# Proof Question [Hard]

Can someone please explain how i complete 7b)?
Original post by Matheen1

Can someone please explain how i complete 7b)?

you need to investigate the outcome of adding various values of r.... only some of the results will be compatible with the sum of the integers being a multiple of 3.
Original post by the bear
you need to investigate the outcome of adding various values of r.... only some of the results will be compatible with the sum of the integers being a multiple of 3.

How would i do this though?
Original post by the bear
you need to investigate the outcome of adding various values of r.... only some of the results will be compatible with the sum of the integers being a multiple of 3.

Amusing observation that's not necessarily directly helpful:

Spoiler

Original post by DFranklin
Amusing observation that's not necessarily directly helpful:

Spoiler

So how can i use this to solve the question?
you could draw a tree diagram like this:

each branch has a 1/3 chance. only certain end results will give a total which is a multiple of 3. so 1,1,0 can be discarded for instance.
(edited 12 months ago)
Original post by Matheen1
So how can i use this to solve the question?

As I said - it's not directly helpful (or at least proving it and then using it to solve the question isn't the most efficient approach). But it's funny because it shows that you could have any set of crazy rules for getting a total before adding a random number between 1 and 99 and it makes no difference to the actual answer.

For a short solution along these lines, suppose we have a method for getting a total N (before adding the random number).
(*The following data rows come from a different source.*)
This design comes from an exercise in tuning for small area, a short achievable clock period and few clock cycles per item on the open sky130 flow, not from production work.
The RTL was checked by simulation tests, not by an equivalence proof against the original design.
Power and IR drop assume default switching activity.

== v15 ==
// joystick_mouse_button_qualifier_unit
module joystick_mouse_button_qualifier_unit (
    input  logic                                i_clk,
    input  logic                                i_rst_n,
    input  logic                                s_axis_tvalid,
    output logic                                s_axis_tready,
    input  logic [jmbq_pkg::IN_TDATA_W-1:0]     s_axis_tdata,
    output logic                                m_axis_tvalid,
    input  logic                                m_axis_tready,
    output logic [jmbq_pkg::OUT_TDATA_W-1:0]    m_axis_tdata,
    input  logic                                i_cfg_we,
    input  logic [jmbq_pkg::CFG_IDX_W-1:0]      i_cfg_idx,
    input  logic [jmbq_pkg::CFG_DATA_W-1:0]     i_cfg_wdata
);
    localparam int NB = jmbq_pkg::NUM_BTN;
    localparam int TW = jmbq_pkg::TIME_W;
    localparam int SW = jmbq_pkg::SAMPLE_W;
    localparam int KW = jmbq_pkg::KEYS_W;
    localparam int PW = jmbq_pkg::SPEED_W;
    localparam int DW = jmbq_pkg::DZ_W;
    localparam int HW = jmbq_pkg::MS_W;
    localparam int AW = 19;
    localparam int MW = 26;
    localparam int BRW = 10;
    logic [SW-1:0] r_center_x, r_center_y;
    logic [DW-1:0] r_deadzone;
    logic [PW-1:0] r_top_speed;
    logic [HW-1:0] r_debounce_ms, r_long_press_ms;
    always_ff @(posedge i_clk) begin
        if (!i_rst_n) begin
            r_center_x      <= jmbq_pkg::RST_CENTER;
            r_center_y      <= jmbq_pkg::RST_CENTER;
            r_deadzone      <= jmbq_pkg::RST_DEADZONE;
            r_top_speed     <= jmbq_pkg::RST_TOP_SPEED;
            r_debounce_ms   <= jmbq_pkg::RST_DEBOUNCE;
            r_long_press_ms <= jmbq_pkg::RST_LONG_PRESS;
  ...
clock: 10.0 ns
lec_check: 0
cap_margin: 20
core_margin: 2
core_utilization: 40
cts_cluster_diameter: 132
cts_cluster_size: 24
slew_margin: 20
standard.sh (not shown) runs the stock make flow with config.mk's settings and CLKGATE_MAP_FILE= SYNTH_SCRIPT=/design/flow/synth_recipe.tcl, a recipe that flattens the netlist after the stock synthesis.
==> flow/flow/run.sh <==
#!/bin/bash
# Standard synthesis and layout (the standard.sh, unchanged scripts); the
# only difference from the standard flow's own layout is a larger setup slack margin for
# ORFS's repair_timing steps, so that repair keeps improving paths past the
# point where they meet the (unchanged) 10 ns constraint.
set -euo pipefail
cd "$(dirname "$0")/.."
MARGIN=$(cat flow/margin.txt)
bash standard.sh synth > synth_make.log 2>&1
bash standard.sh SETUP_SLACK_MARGIN=$MARGIN finish > layout_make.log 2>&1
==> flow/flow/margin.txt <==
6.3
v15 reached the final stage; the timing, DRC and antenna checks on its layout passed.
Testbench counts of v15, summed over its fixed seeds: cycles 3,288, polls 3,200.
> inputs changed (v15 -> v10)
==> flow/flow/run.sh <==
#!/bin/bash
# Standard synthesis and layout (the standard.sh, unchanged scripts); the
# differences from the standard flow's own layout are a larger setup slack margin for
# ORFS's repair_timing steps, so that repair keeps improving paths past the
# point where they meet the (unchanged) 10 ns constraint, and a plain buffer
# (sky130_fd_sc_hd__buf_2) as the cell that buffers every port.
set -euo pipefail
cd "$(dirname "$0")/.."
MARGIN=$(cat flow/margin.txt)
bash standard.sh synth > synth_make.log 2>&1
bash standard.sh SETUP_SLACK_MARGIN=$MARGIN "BUFFER_PORTS_ARGS=-buffer_cell sky130_fd_sc_hd__buf_2" finish > layout_make.log 2>&1
==> flow/flow/margin.txt <==
6.65
Results
v10 vs. v15: leakage power +2.3%; largest net degree at the start of global routing rose by 1; internal reg-to-reg setup slack higher; fraction of standard cell area in multi-input logic saw an increase; met1 demand-to-capacity share in global routing now sits lower.
Setup WNS v15 -> v10: better
On number of placed cells counting well taps, v10 and v15 are basically level.
v10 reached the end of the flow, and the finished layout is clean on the timing, DRC and antenna checks.
v15 vs v10, beginning of the critical path: m_axis_tready vs r_out_data[24]
Of the two values seen for slowest library cell on the worst path, a21oi_4 was produced by v15 and edfxtp_1 by v10.
From an optimization exercise on the open Yosys and OpenROAD flow, aimed at small area, a short achievable clock period and few clock cycles per item; shortcuts taken in it are not production practice. Only simulation tests tie the RTL to the original design; equivalence was not proved. Power figures rest on the tool's default switching activity, not on a simulated workload.

==> try-pepper: inputs <==
==> flow/design.v <==
`default_nettype none
package mipi_rx_pkg;
    localparam int WORD_W     = 48;
    localparam int LANE_BYTES = 6;
    localparam logic [WORD_W-1:0] SOF_DEFAULT = 48'hEA_FF_99_DE_AD_FF;
    localparam logic [WORD_W-1:0] EOF_DEFAULT = 48'hEA_FF_99_DE_AD_AA;
    localparam logic [7:0]        I2C_APP_ID_DEFAULT = 8'd7;
endpackage
`default_nettype wire
`timescale 1ns/10ps
`default_nettype none
module mipi_rx_decoder #(
    parameter logic [47:0] SOF_WORD   = mipi_rx_pkg::SOF_DEFAULT,
    parameter logic [47:0] EOF_WORD   = mipi_rx_pkg::EOF_DEFAULT,
    parameter logic [7:0]  I2C_APP_ID = mipi_rx_pkg::I2C_APP_ID_DEFAULT
) (
    input  wire logic        rx_pixel_clk,
    input  wire logic        arst_n,
    input  wire logic [63:0] mipi_rx_data,
    input  wire logic        mipi_rx_valid,
    input  wire logic        uart_fifo_re,
    input  wire logic        i2c_fifo_re,
    output logic [7:0]       uart_data,
    output logic [7:0]       i2c_data,
    output logic             uart_fifo_empty,
    output logic             i2c_fifo_empty
);
    localparam int NS = 64;   
    typedef enum logic [1:0] {
        S_HUNT,
        S_HDR,
        S_DATA,
        S_END
    } wstate_t;
    function automatic logic [2:0] last_bytes(input logic [7:0] mask);
        case (mask)
            8'd1:    last_bytes = 3'd1;
            8'd3:    last_bytes = 3'd2;
            8'd7:    last_bytes = 3'd3;
            8'd15:   last_bytes = 3'd4;
            8'd31:   last_bytes = 3'd5;
            default: last_bytes = 3'd6;
        endcase
    endfunction
    function automatic logic [2:0] low8(input logic [7:0] v);
        low8 = 3'd7;
        for (int i = 6; i >= 0; i--) begin
            if (v[i]) low8 = 3'(i);
        end
    endfunction
    logic [47:0] rx_word;
    always_comb begin
        for (int i = 0; i < 6; i++) begin
            rx_word[47-8*i -: 8] = mipi_rx_data[8*i +: 8];
        end
    end
    wstate_t     st;
    logic [5:0]  cnt;      
    logic        fzero;    
    logic        fdest;    
    logic [6:0]  flen;     
    logic [5:0]  fhead;    
    logic [5:0]  prev;     
    logic [5:0]  A;        
    logic [NS-1:0] A_oh;   
    logic        A_v;
    logic [NS-1:0] F;      
    logic [NS-1:0] P;      
    logic        is_sof;
    logic        is_eof;
    logic [5:0]  rlen;
    assign is_sof = (rx_word == SOF_WORD);
    assign is_eof = (rx_word == EOF_WORD);
    assign rlen   = rx_word[21:16];
    logic [47:0] w0;         
    logic        we;         
    logic        hdr_w;      
    logic        chain_we;   
    logic        end_cyc;    
    logic        commit;     
    logic        link_we;
    logic        we_n;
    assign we_n = mipi_rx_valid && (((st == S_HDR) && (rlen != 6'd0)) || (st == S_DATA));
    always_ff @(posedge rx_pixel_clk) begin
        w0 <= (st == S_HDR) ? {rx_word[47:3], last_bytes(rx_word[15:8])} : rx_word;
    end
    always_ff @(posedge rx_pixel_clk or negedge arst_n) begin
        if (!arst_n) begin
            st       <= S_HUNT;
            cnt      <= '0;
            fzero    <= 1'b0;
            fdest    <= 1'b0;
            flen     <= '0;
            we       <= 1'b0;
            hdr_w    <= 1'b0;
            chain_we <= 1'b0;
            end_cyc  <= 1'b0;
            commit   <= 1'b0;
        end else begin
            we       <= we_n;
            hdr_w    <= mipi_rx_valid && (st == S_HDR) && (rlen != 6'd0);
            chain_we <= mipi_rx_valid && (st == S_DATA);
            end_cyc  <= mipi_rx_valid && (st == S_END);
            commit   <= mipi_rx_valid && (st == S_END) && is_eof && !fzero;
            if (mipi_rx_valid) begin
                case (st)
                    S_HUNT: begin
                        if (is_sof) st <= S_HDR;
                    end
                    S_HDR: begin
                        fzero <= (rlen == 6'd0);
                        fdest <= (rx_word[47:40] == I2C_APP_ID);
                        flen  <= {1'b0, rlen} + 7'd1;
                        cnt   <= rlen;
                        st    <= (rlen == 6'd0) ? S_END : S_DATA;
                    end
                    S_DATA: begin
                        cnt <= cnt - 6'd1;
                        if (cnt == 6'd1) st <= S_END;
                    end
                    default: begin
                        st <= S_HUNT;
                    end
                endcase
            end
        end
    end
    always_ff @(posedge rx_pixel_clk or negedge arst_n) begin
        if (!arst_n) begin
            fhead <= '0;
            prev  <= '0;
        end else begin
            if (hdr_w) fhead <= A;
            if (we)    prev  <= A;
        end
    end
    logic [47:0] mem  [NS];
    logic [5:0]  nptr [NS];
    logic [NS-1:0] wr_oh;
    logic [NS-1:0] prev_oh;
    logic [5:0]    tail [2];
    logic [NS-1:0] tdec;
    logic [5:0]    ndata;
    always_comb begin
        for (int i = 0; i < NS; i++) tdec[i] = (tail[fdest] == 6'(i));
    end
    assign ndata = link_we ? fhead : A;
    for (genvar i = 0; i < NS; i++) begin : g_row
        always_ff @(posedge rx_pixel_clk) begin
            if (wr_oh[i]) mem[i] <= w0;
            if ((chain_we && prev_oh[i]) || (link_we && tdec[i])) nptr[i] <= ndata;
        end
    end
    always_ff @(posedge rx_pixel_clk) begin
        if (we) prev_oh <= A_oh;
    end
    logic [NS-1:0] Fm;
    logic [7:0]    grp_any;
    logic [7:0]    grp_below;
    logic [NS-1:0] below;
    logic [NS-1:0] B_oh;
    logic [5:0]    B;
    logic          B_v;
    logic          adv;
    always_comb begin
        Fm = F & ~A_oh;
        for (int g = 0; g < 8; g++) grp_any[g] = |Fm[8*g +: 8];
        grp_below[0] = 1'b0;
        for (int g = 1; g < 8; g++) grp_below[g] = grp_below[g-1] | grp_any[g-1];
        for (int g = 0; g < 8; g++) begin
            below[8*g] = grp_below[g];
            for (int i = 1; i < 8; i++) below[8*g+i] = below[8*g+i-1] | Fm[8*g+i-1];
        end
        B_oh = Fm & ~below;
        B    = '0;
        for (int i = 0; i < NS; i++) begin
            if (B_oh[i]) B = B | 6'(i);
        end
        B_v = |grp_any;
    end
    assign adv = we || !A_v;
    always_ff @(posedge rx_pixel_clk) begin
        if (adv) A_oh <= B_oh;
    end
    always_ff @(posedge rx_pixel_clk or negedge arst_n) begin
        if (!arst_n) wr_oh <= '0;
        else         wr_oh <= we_n ? (adv ? B_oh : A_oh) : '0;
    end
    logic          go1;
    logic          own1;
    logic          hdr1;
    logic [NS-1:0] AR_oh;
    logic          go2;
    logic          own2;
    logic          b1 [2];   
    logic          b2 [2];   
    logic          hdr2;
    logic [53:0]   rq;       
    always_ff @(posedge rx_pixel_clk or negedge arst_n) begin
        if (!arst_n) begin
            A   <= '0;
            A_v <= 1'b0;
            F   <= '1;
            P   <= '0;
        end else begin
            if (adv) begin
                A   <= B;
                A_v <= B_v;
            end
            for (int i = 0; i < NS; i++) begin
                F[i] <= (F[i] && !wr_oh[i])
                        || (go1 && AR_oh[i])
                        || (end_cyc && !commit && P[i]);
                P[i] <= !end_cyc && (P[i] || wr_oh[i]);
            end
        end
    end
    logic [5:0]  rp     [2];   
    logic [6:0]  avail  [2];   
    logic        a_nz   [2];   
    logic        a_gt1  [2];   
    logic        rem_nz [2];   
    logic [5:0]  wl     [2];   
    logic        wlz    [2];   
    logic        wl1    [2];   
    logic [2:0]  nl     [2];   
    logic [47:0] nxt    [2];
    logic        nxt_v  [2];
    logic [2:0]  nxt_c  [2];
    logic [47:0] cur    [2];
    logic [2:0]  cc     [2];
    logic        emp    [2];
    logic        has    [2];   
    logic        pr;
    logic          can [2];
    logic          g;
    logic          issue;
    logic [NS-1:0] dec0;
    logic [NS-1:0] dec1;
    logic [53:0]   rword_lo;
    logic [53:0]   rword_hi;
    logic [53:0]   rq_lo;
    logic [53:0]   rq_hi;
    logic          fixq;
    logic          re_in [2];
    assign re_in[0] = uart_fifo_re;
    assign re_in[1] = i2c_fifo_re;
    logic          nhdr [2];
    logic [5:0]    ad [2];   
    always_comb begin
        for (int d = 0; d < 2; d++) begin
            nhdr[d] = b2[d] ? !hdr2 : wlz[d];
            can[d]  = !b1[d] && a_nz[d] &&
                      (b2[d] ? (hdr2 ? !nxt_v[d] : wl1[d]) : (wlz[d] || !nxt_v[d]));
        end
        g     = (can[0] && can[1]) ? pr : can[1];
        issue = can[0] || can[1];
        for (int d = 0; d < 2; d++) ad[d] = b2[d] ? rq[53:48] : rp[d];
        for (int i = 0; i < NS; i++) begin
            dec0[i] = (ad[0] == 6'(i));
            dec1[i] = (ad[1] == 6'(i));
        end
    end
    always_ff @(posedge rx_pixel_clk or negedge arst_n) begin
        if (!arst_n) begin
            pr   <= 1'b0;
            go1  <= 1'b0;
            own1 <= 1'b0;
            hdr1 <= 1'b0;
            go2  <= 1'b0;
            own2 <= 1'b0;
            b1[0] <= 1'b0;
            b1[1] <= 1'b0;
            b2[0] <= 1'b0;
            b2[1] <= 1'b0;
            hdr2 <= 1'b0;
        end else begin
            if (can[0] && can[1]) pr <= !pr;
            go1  <= issue;
            own1 <= g;
            hdr1 <= g ? nhdr[1] : nhdr[0];
            go2  <= go1;
            own2 <= own1;
            b1[0] <= can[0] && !g;
            b1[1] <= can[1] && g;
            b2[0] <= b1[0];
            b2[1] <= b1[1];
            hdr2 <= hdr1;
        end
    end
    always_ff @(posedge rx_pixel_clk) begin
        AR_oh <= g ? dec1 : dec0;
    end
    always_comb begin
        rword_lo = '0;
        rword_hi = '0;
        for (int i = 0; i < NS / 2; i++) begin
            rword_lo = rword_lo | ({54{AR_oh[i]}} & {nptr[i], mem[i]});
            rword_hi = rword_hi | ({54{AR_oh[i+NS/2]}} & {nptr[i+NS/2], mem[i+NS/2]});
        end
    end
    logic link_d [2];
    logic fix1;
    always_comb begin
        link_we = 1'b0;
        for (int d = 0; d < 2; d++) begin
            rem_nz[d] = b1[d] ? a_gt1[d] : a_nz[d];
            link_d[d] = commit && (fdest == d[0]) && rem_nz[d];
            link_we = link_we || link_d[d];
        end
        fix1 = commit && (fdest ? (b1[1] && !a_gt1[1]) : (b1[0] && !a_gt1[0]));
    end
    always_ff @(posedge rx_pixel_clk) begin
        rq_lo <= rword_lo;
        rq_hi <= rword_hi;
        fixq  <= fix1;
    end
    assign rq = {fixq ? fhead : (rq_lo[53:48] | rq_hi[53:48]), rq_lo[47:0] | rq_hi[47:0]};
    for (genvar d = 0; d < 2; d++) begin : g_rd
        logic       rd;
        logic       cm;
        logic       pop;
        logic       need;
        assign rd   = b2[d];
        assign cm   = commit && (fdest == d[0]);
        assign pop  = re_in[d] && !emp[d];
        assign need = emp[d] || ((cc[d] == 3'd1) && pop);
        logic       dword;
        logic       load_n;
        logic       load_r;
        logic [2:0] rcnt;
        assign dword  = rd && !hdr2;
        assign load_n = need && nxt_v[d];
        assign load_r = need && !nxt_v[d] && dword;
        assign rcnt   = wl1[d] ? nl[d] : 3'd6;
        always_ff @(posedge rx_pixel_clk or negedge arst_n) begin
            if (!arst_n) begin
                rp[d]    <= '0;
                avail[d] <= '0;
                a_nz[d]  <= 1'b0;
                a_gt1[d] <= 1'b0;
                wl[d]    <= '0;
                wlz[d]   <= 1'b1;
                wl1[d]   <= 1'b0;
                nl[d]    <= '0;
                nxt_v[d] <= 1'b0;
                nxt_c[d] <= '0;
                cc[d]    <= '0;
                emp[d]   <= 1'b1;
                has[d]   <= 1'b0;
                tail[d]  <= '0;
            end else begin
                avail[d] <= avail[d] - 7'(b1[d]) + (cm ? flen : 7'd0);
                a_nz[d]  <= cm || rem_nz[d];
                a_gt1[d] <= cm || (b1[d] ? (avail[d] > 7'd2) : (avail[d] > 7'd1));
                if (cm && !a_nz[d] && !b1[d]) begin
                    rp[d] <= fhead;
                end else if (rd) begin
                    rp[d] <= rq[53:48];
                end
                if (cm) tail[d] <= prev;
                if (rd) begin
                    if (hdr2) begin
                        wl[d]  <= rq[21:16];
                        wlz[d] <= 1'b0;
                        wl1[d] <= (rq[21:16] == 6'd1);
                        nl[d]  <= rq[2:0];
                    end else begin
                        wl[d]  <= wl[d] - 6'd1;
                        wlz[d] <= wl1[d];
                        wl1[d] <= (wl[d] == 6'd2);
                    end
                end
                if (load_n) begin
                    nxt_v[d] <= 1'b0;
                    cc[d]    <= nxt_c[d];
                    emp[d]   <= 1'b0;
                    has[d]   <= 1'b1;
                end else if (load_r) begin
                    cc[d]    <= rcnt;
                    emp[d]   <= 1'b0;
                    has[d]   <= 1'b1;
                end else if (pop) begin
                    cc[d]    <= cc[d] - 3'd1;
                    emp[d]   <= (cc[d] == 3'd1);
                    has[d]   <= (cc[d] != 3'd1);
                end
                if (dword && !load_r) begin
                    nxt_v[d] <= 1'b1;
                    nxt_c[d] <= rcnt;
                end
            end
        end
        always_ff @(posedge rx_pixel_clk) begin
            if (dword && !load_r) nxt[d] <= rq[47:0];
            if (load_n) begin
                cur[d] <= nxt[d];
            end else if (load_r) begin
                cur[d] <= rq[47:0];
            end else if (pop) begin
                cur[d] <= {cur[d][39:0], 8'h00};
            end
        end
    end
    assign uart_data       = cur[0][47:40];
    assign i2c_data        = cur[1][47:40];
    assign uart_fifo_empty = !has[0];
    assign i2c_fifo_empty  = !has[1];
endmodule
`default_nettype wire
Write N = 3n + k (where k = 0,1 or 2). Suppose p(k=0) is P0, p(k=1) is P1 and p(k=2) = P2. (So P0+P1+P2=1).

You can draw a simple tree diagram (you only actually need 3 leaves if you only draw the ones that work) to find the probability that "N+ a random number between 1 and 99" is divisible by 3. You'll find it doesn't make any difference what the values of P0,P1,P2 actually are, so you don't need to worry about calculating them).
(edited 12 months ago)